Just wondering if anyone has these?
I just bought them but with a full size calf (last in my size) and now that I'm home I tried them on with my own breeches and I'm worried I should have bought the Regular size calf instead. I measured mine and they are 13.5inches at the widest part..
I've never bought tall boots before (i usually just wear paddocks with half chaps) so Im not 100% how they should fit.

Does anyone else find the calf sizes small on these? I tried the regular size calf in store and it was pretty tight, i felt like i might pinch myself or breeches when zipping up...but I don't know if that is how they SHOULD fit? I know they will give a bit too when broken in..

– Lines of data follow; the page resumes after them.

## config.mk

```make
export PLATFORM = sky130hd
export DESIGN_NAME = scan_frame_scheduler
export DESIGN_NICKNAME = d
export VERILOG_FILES = /design/src/rtl/scan_frame_scheduler.sv
export SDC_FILE = /design/constraint.sdc
export NUM_CORES = 1
export LEC_CHECK = 0
export CAP_MARGIN = 40
export CORE_ASPECT_RATIO = 1.75
export CORE_MARGIN = 2
export CORE_UTILIZATION = 52
export CTS_BUF_LIST = sky130_fd_sc_hd__clkbuf_2
export DETAILED_ROUTE_END_ITERATION = 8
export MAX_ROUTING_LAYER = met4
export PLACE_DENSITY = 0.78
export SYNTH_ARGS = -nofsm -noshare
export SYNTH_HDL_FRONTEND = slang
export SYNTH_SLANG_ARGS = --single-unit
export TNS_END_PERCENT = 1
```

## constraint.sdc

```tcl
create_clock -name clk -period 3.4 [get_ports clk]
set_input_delay 1.02 -clock clk [delete_from_list [all_inputs] [get_ports clk]]
set_output_delay 1.02 -clock clk [all_outputs]
set_load 0.05 [all_outputs]
```

## src/rtl/scan_frame_scheduler.sv

```systemverilog
// scan_frame_scheduler: sequences repeated full-array scans at a programmed
// frame period, waits for scan completion, hands each frame to readout and
// holds off the next scan until readout acks (single-buffer pixel RAM).
// Optional feature macro: SCAN_TIMEOUT_EN (scan watchdog, limit TIMEOUT_CYCLES).
module scan_frame_scheduler #(
  parameter int unsigned NB_FRAMES      = 16,
  parameter int unsigned NB_PERIOD      = 24,
  parameter int unsigned TIMEOUT_CYCLES = 200000
) (
  input  logic                 clk,
  input  logic                 i_rst,
  input  logic                 i_cmd_start,
  input  logic                 i_cmd_stop,
  input  logic [NB_FRAMES-1:0] i_n_frames,
  input  logic [NB_PERIOD-1:0] i_period,
  output logic                 o_start_scan,
  input  logic                 i_scan_ready,
  output logic                 o_frame_valid,
  input  logic                 i_frame_ack,
  output logic                 o_busy,
  output logic                 o_done,
  output logic [NB_FRAMES-1:0] o_frame_cnt,
  output logic                 o_overrun,
  output logic                 o_timeout
);

  typedef enum logic [2:0] {
    S_IDLE,
    S_START,
    S_WAIT_SCAN,
    S_HANDOFF,
    S_WAIT_PERIOD
  } state_t;

  state_t               state_q, state_d;
  logic [NB_FRAMES-1:0] n_frames_q, n_frames_d;
  logic [NB_FRAMES-1:0] frame_cnt_q, frame_cnt_d;
  logic [NB_PERIOD-1:0] period_q, period_d;
  logic [NB_PERIOD-1:0] per_cnt_q, per_cnt_d, per_inc;
  logic                 stop_q, stop_d;
  logic                 overrun_q, overrun_d;
  logic                 timeout_q, timeout_d;
  logic                 done_q, done_d;
  logic                 entry_q, entry_d;
  logic                 rdy_q, rdy_prev_q;
  logic                 scan_edge;
  logic                 run_end;
  logic                 wd_fire;

  assign scan_edge = rdy_q & ~rdy_prev_q;
  assign per_inc   = (per_cnt_q == '1) ? per_cnt_q : per_cnt_q + 1'b1;
  assign run_end   = stop_q | i_cmd_stop |
                     ((n_frames_q != '0) && (frame_cnt_q == n_frames_q));

`ifdef SCAN_TIMEOUT_EN
  localparam int unsigned WD_W = $clog2(TIMEOUT_CYCLES + 1);
  logic [WD_W-1:0] wd_q, wd_d;

  // Watchdog: cleared while issuing the start pulse, counts WAIT_SCAN cycles
  always_comb begin
    wd_d = wd_q;
    if (state_q == S_START) begin
      wd_d = '0;
    end else if (state_q == S_WAIT_SCAN && wd_q != '1) begin
      wd_d = wd_q + 1'b1;
    end
  end

  assign wd_fire = (state_q == S_WAIT_SCAN) &&
                   ((32'(wd_q) + 32'd1) >= TIMEOUT_CYCLES);

  // Watchdog counter register
  always_ff @(posedge clk or posedge i_rst) begin
    if (i_rst) wd_q <= '0;
    else       wd_q <= wd_d;
  end
`else
  assign wd_fire = 1'b0;
`endif

  // Next-state, counters and sticky flags
  always_comb begin
    state_d     = state_q;
    n_frames_d  = n_frames_q;
    period_d    = period_q;
    frame_cnt_d = frame_cnt_q;
    per_cnt_d   = per_inc;
    stop_d      = stop_q;
    overrun_d   = overrun_q;
    timeout_d   = timeout_q;
    done_d      = 1'b0;
    entry_d     = 1'b0;

    if (state_q != S_IDLE && i_cmd_stop) stop_d = 1'b1;

    case (state_q)
      S_IDLE: begin
        if (i_cmd_start) begin
          n_frames_d  = i_n_frames;
          period_d    = i_period;
          frame_cnt_d = '0;
          overrun_d   = 1'b0;
          timeout_d   = 1'b0;
          stop_d      = 1'b0;
          state_d     = S_START;
        end
      end
      S_START: begin
        state_d = S_WAIT_SCAN;
      end
      S_WAIT_SCAN: begin
        if (scan_edge) begin
          state_d = S_HANDOFF;
        end else if (wd_fire) begin
          timeout_d = 1'b1;
          done_d    = 1'b1;
          state_d   = S_IDLE;
        end
      end
      S_HANDOFF: begin
        if (i_frame_ack) begin
          frame_cnt_d = frame_cnt_q + 1'b1;
          entry_d     = 1'b1;
          state_d     = S_WAIT_PERIOD;
        end
      end
      S_WAIT_PERIOD: begin
        if (run_end) begin
          done_d  = 1'b1;
          state_d = S_IDLE;
        end else begin
          if (entry_q && period_q != '0 && per_cnt_q >= period_q) overrun_d = 1'b1;
          // per_inc is the elapsed count seen by the START cycle, so the
          // next pulse lands exactly period cycles after the previous one
          if (per_inc >= period_q) state_d = S_START;
        end
      end
      default: state_d = S_IDLE;
    endcase

    // Period counter reads 0 during the START cycle of every frame
    if (state_d == S_START) per_cnt_d = '0;
  end

  // State and datapath registers
  always_ff @(posedge clk or posedge i_rst) begin
    if (i_rst) begin
      state_q     <= S_IDLE;
      n_frames_q  <= '0;
      period_q    <= '0;
      frame_cnt_q <= '0;
      per_cnt_q   <= '0;
      stop_q      <= 1'b0;
      overrun_q   <= 1'b0;
      timeout_q   <= 1'b0;
      done_q      <= 1'b0;
      entry_q     <= 1'b0;
    end else begin
      state_q     <= state_d;
      n_frames_q  <= n_frames_d;
      period_q    <= period_d;
      frame_cnt_q <= frame_cnt_d;
      per_cnt_q   <= per_cnt_d;
      stop_q      <= stop_d;
      overrun_q   <= overrun_d;
      timeout_q   <= timeout_d;
      done_q      <= done_d;
      entry_q     <= entry_d;
    end
  end

  // Scan-ready synchroniser stage plus previous value for edge detection
  always_ff @(posedge clk or posedge i_rst) begin
    if (i_rst) begin
      rdy_q      <= 1'b0;
      rdy_prev_q <= 1'b0;
    end else begin
      rdy_q      <= i_scan_ready;
      rdy_prev_q <= rdy_q;
    end
  end

  assign o_start_scan  = (state_q == S_START);
  assign o_frame_valid = (state_q == S_HANDOFF);
  assign o_busy        = (state_q != S_IDLE);
  assign o_done        = done_q;
  assign o_frame_cnt   = frame_cnt_q;
  assign o_overrun     = overrun_q;
  assign o_timeout     = timeout_q;

endmodule

```

==> flow_summary.yaml, run 1 <==
floorplan:
  dieArea_um2: 11500
  initial_core_util_pct: 53.6
  die_y_um: 140
  floorplan.rows: 49
  die_w_um: 81.9
  pin_count: 68
  placeableCoreArea_um2: 10300
critical_path:
  crit-reg2reg-launch: "per_cnt_q[0]"
  family_of_cells_with_the_greatest_summed_delay_on_the_critical_path: "simple AND/OR/NAND/NOR gates"
  critical_path.slowest_cell: "sky130_fd_sc_hd__dfrtp_1"
  rr_endpoint: "per_cnt_q[1]"
  critical_path_buf_inv_count: 3
  timing.critical_path.from: "per_cnt_q[0]"
  critPathCaptureType: "register"
  crit_cells: 16
  r2r_cells: 16
  peak_fanout_along_the_critical_path: 8
  cp_slowest_stage_delay_ns: 0.45
  critPathRequiredTime_ns: 3.93
  critPathCapture: "per_cnt_q[1]"
  setup.worst_path.class: "register to register"
  critical_path.startpoint_type: "register"
  worst_ep_arrival_time_ns: 4.02
  r2r_setup_slack_ns: -0.1
  cp_cell_sequence: "ha_2, and3_4, and3_4, a211o_4, nor2_4, xnor2_2, inv_2, ha_4, nand4_1, nor4_2, nand4_1, a31o_2, a21oi_4, buf_12, buf_6, nor2_1"
synthesis:
  primary_flip_flop_cell_chosen_by_synthesis_mapping: "sky130_fd_sc_hd__dfrtp_1"
  yosys.cell_count.top_type: "sky130_fd_sc_hd__nand2_1"
  synth.lib_cells_used.distinct: 62
  netlist.top_cell.by_area: "sky130_fd_sc_hd__dfrtp_1"
  synth-seq-area-share_pct: 40.4
  synth_fp_nets: 704
  yosysWarningCount: 0
  synth_commonest_cells: "sky130_fd_sc_hd__nand2_1, sky130_fd_sc_hd__dfrtp_1, sky130_fd_sc_hd__ha_1"
  syn_inst: 608
  netlist_top_cells_area: "sky130_fd_sc_hd__dfrtp_1, sky130_fd_sc_hd__ha_1, sky130_fd_sc_hd__nand2_1"
  mappedNetlistArea_um2: 5520
  synth_enable_flop_cells: 0
  yosysTopAreaCellShare_pct: 40.4
  yosys_register_bits: 89
  ys_async_sr_fraction_pct: 100
  syn_area_per_cell_um2: 9.08
finish:
  layout-drive-gt1-share_pct: 19.1
  finalNetCount: 835
  filler_cell_count: 814
  syn2layout_area_growth_pct: 29.0
  finalInstanceArea_um2: 7120
  final_cell_count_no_fill: 872
power_and_ir_drop:
  power.density_nw_per_um2: 559
  p_leak_nw: 3.45
  ir_worst_vdd_mv: 0.373
drt:
  drt_first_pass_iters: 5
  drt-wirelength-per-cell_um: 18.6
  postRouteWirelength_um: 16200
  remaining_drc_errors: 0
  route.detailed.vias_per_inst: 5.89
  antenna_left: 0
  dr_total_vias: 5137
  initial_drc_count: 317
global_routing:
  grt_start_max_net_pins: 47
  global_route_wire_length_before_repair_um: 25500
  grt_usage_pct: 30.4
  number_of_antenna_violations_at_the_first_check_in_global_routing: 1
  grt_pass1_vias: 5318
  grt-ovfl-total: 0
sta:
  worst_slew_pin_slew_ns: 0.732
  hold_viol: 0
  worst_slack_ns: -0.0971
  maxSlewHeadroom_pct: 50.8
  post_route_clock_skew_ns: 0.0439
  max_clock_freq_mhz: 286
  finalSetupViolCount: 23
  fin_worst_hold_slack_ns: 0.431
  grt_setup_unrepaired: "yes"
  finalCriticalPeriod_ns: 3.50
  pins_over_slew_limit: 0
  layout_worst_path_cycle_share_pct: 103
clock_network:
  ctsHtreeMaxLevel: 3
  worstSkewPairLatency_ns: 0.61
  cts_tree: "done"
  numCtsBuffers: 9
  clkSlewWorstSetupHoldPaths_ns: 0.29
  cts-root-buf: "sky130_fd_sc_hd__clkbuf_2"
  max-clock-path-buffers: 2
  clkSinkCount: 89
  cts_hold_buf: 0
place:
  post-dp-hpwl_um: 12200
  weighted_congestion_reported_at_the_end_of_routability_driven_placement: 0.967
  number_of_placed_instances_taps_included: 832
  numPortBuffers: 66
  dpl-instance-area_um2: 6650
flow_run:
  max_cap_violations: 0
outcome:
  failed_checks: "setup timing"
  outcome: "complete, but fails checks"
min_path:
  hold_path_class: "register to register"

Any help, do they look a little big? I took some pics so you can help me hahaha

















Should i be able to fit my hand down the side?


----------



## upnover (Jan 17, 2008)

You want your tall boots to fit as snugly as you can without cutting off your circulation. The backs of the boots should hit the backs of your knees. Expect them to drop almost an inch by the time the ankles break in and wrinkle. 

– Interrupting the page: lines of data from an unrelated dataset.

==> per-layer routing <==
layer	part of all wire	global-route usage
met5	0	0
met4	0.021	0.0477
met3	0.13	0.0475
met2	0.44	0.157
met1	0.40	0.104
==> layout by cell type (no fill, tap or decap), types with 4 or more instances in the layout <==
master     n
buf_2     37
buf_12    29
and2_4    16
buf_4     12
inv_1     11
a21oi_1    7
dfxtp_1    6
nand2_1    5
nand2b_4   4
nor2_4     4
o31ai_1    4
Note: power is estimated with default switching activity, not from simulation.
--- src/rtl/ifetch_line_buf.sv ---
// One-entry, two-instruction line buffer with tag compare and
// invalidate-over-fill priority.
module ifetch_line_buf
  import ifetch_pkg::*;
#(
  parameter int TAG_W = 61
) (
  input  logic             clk,
  input  logic             reset,
  input  logic [TAG_W-1:0] lookup_tag,
  input  logic             word_sel,
  input  logic             fill,
  input  logic [TAG_W-1:0] fill_tag,
  input  logic [63:0]      fill_data,
  input  logic             inv,
  output logic             hit,
  output logic [31:0]      word
);

  logic             lb_valid;
  logic [TAG_W-1:0] lb_tag;
  logic [63:0]      lb_data;

  always_ff @(posedge clk or negedge reset) begin
    if (!reset) begin
      lb_valid <= 1'b0;
      lb_tag   <= '0;
      lb_data  <= '0;
    end else begin
      if (fill) begin
        lb_tag  <= fill_tag;
        lb_data <= fill_data;
      end
      // A fence.i landing on the fill cycle must leave the buffer empty.
      lb_valid <= inv ? 1'b0 : (fill | lb_valid);
    end
  end

  assign hit  = lb_valid && (lb_tag == lookup_tag);
  assign word = sel_word(lb_data, word_sel);

endmodule
$ cat src/rtl/run_ctrl_pkg.sv
// Shared run-control definitions: controller states and default sizing.
package run_ctrl_pkg;

    typedef enum logic [2:0] {
        S_IDLE,
        S_LOAD,
        S_RUN,
        S_DRAIN,
        S_DONE
    } state_t;

    localparam int unsigned WORD_W         = 3;
    localparam int unsigned ADDR_W         = 4;
    localparam int unsigned PROG_LEN_DEF   = 16;
    localparam int unsigned FIFO_DEPTH_DEF = 8;
    localparam logic [15:0] MAX_CYCLES_DEF = 16'd4095;

endpackage

$ cat src/rtl/out_fifo.sv
// Output FIFO for core results; a push into a full FIFO succeeds
// only when a pop happens in the same cycle.
module out_fifo
    import run_ctrl_pkg::*;
#(
    parameter int unsigned DEPTH = FIFO_DEPTH_DEF,
    parameter int unsigned W     = WORD_W,
    localparam int unsigned AW   = (DEPTH > 1) ? $clog2(DEPTH) : 1,
    localparam int unsigned CW   = AW + 1
) (
    input  logic          clk,
    input  logic          rst_n,
    input  logic          push,
    input  logic          pop,
    input  logic [W-1:0]  din,
    output logic [W-1:0]  dout,
    output logic          full,
    output logic          empty,
    output logic [CW-1:0] count
);

    logic [W-1:0]  mem [DEPTH];
    logic [AW-1:0] wr_ptr;
    logic [AW-1:0] rd_ptr;
    logic          push_ok;
    logic          pop_ok;

    assign empty   = (count == '0);
    assign full    = (count == CW'(DEPTH));
    assign pop_ok  = pop & ~empty;
    assign push_ok = push & (~full | pop_ok);
    assign dout    = empty ? '0 : mem[rd_ptr];

    always_ff @(posedge clk) begin
        if (push_ok) begin
            mem[wr_ptr] <= din;
        end
    end

    always_ff @(posedge clk or negedge rst_n) begin
        if (!rst_n) begin
            wr_ptr <= '0;
            rd_ptr <= '0;
            count  <= '0;
        end else begin
            if (push_ok) begin
                wr_ptr <= wr_ptr + 1'b1;
            end
            if (pop_ok) begin
                rd_ptr <= rd_ptr + 1'b1;
            end
            unique case ({push_ok, pop_ok})
                2'b10:   count <= count + 1'b1;
                2'b01:   count <= count - 1'b1;
                default: count <= count;
            endcase
        end
    end

endmodule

It's hard to tell by the picture, do you have a lot of excess room in there? Can you pinch a big wrinkle in the leather? (Particularly in the calf, there's not a lot you can do for roomy ankles) If so I'd go with a narrower calf. But keep in mind that in the winter time you may need space for thicker breeches (or if you wear thermals) or thicker socks. Make sure that you wear the thickest of everything you would wear and see if it still fits.


----------



## arienette (Dec 17, 2009)

well in the first pic do you see how the leather kinda buckles where the zipper is? I think they should be smooth to the top here.. but i'm not sure how these specific boots are suppose to fit.

There isn't A LOT of excess room but the very top is roomy around my leg.when i bend my knees, the top part of the boot (under the knee)doesn't sit flush against my leg.

I'm thinking im gonna have to go back tomorrow and hope they still have a smaller size..i think i might be that awkward in between calf size


----------



## ChingazMyBoy (Apr 16, 2009)

I have a similar pair of boots, mine sit nicely, they are firm and do take time to get use to.


----------



## arienette (Dec 17, 2009)

Did you go for the full calf or regular? I think im gonna switch to the regular..i know the leather will start to give.


----------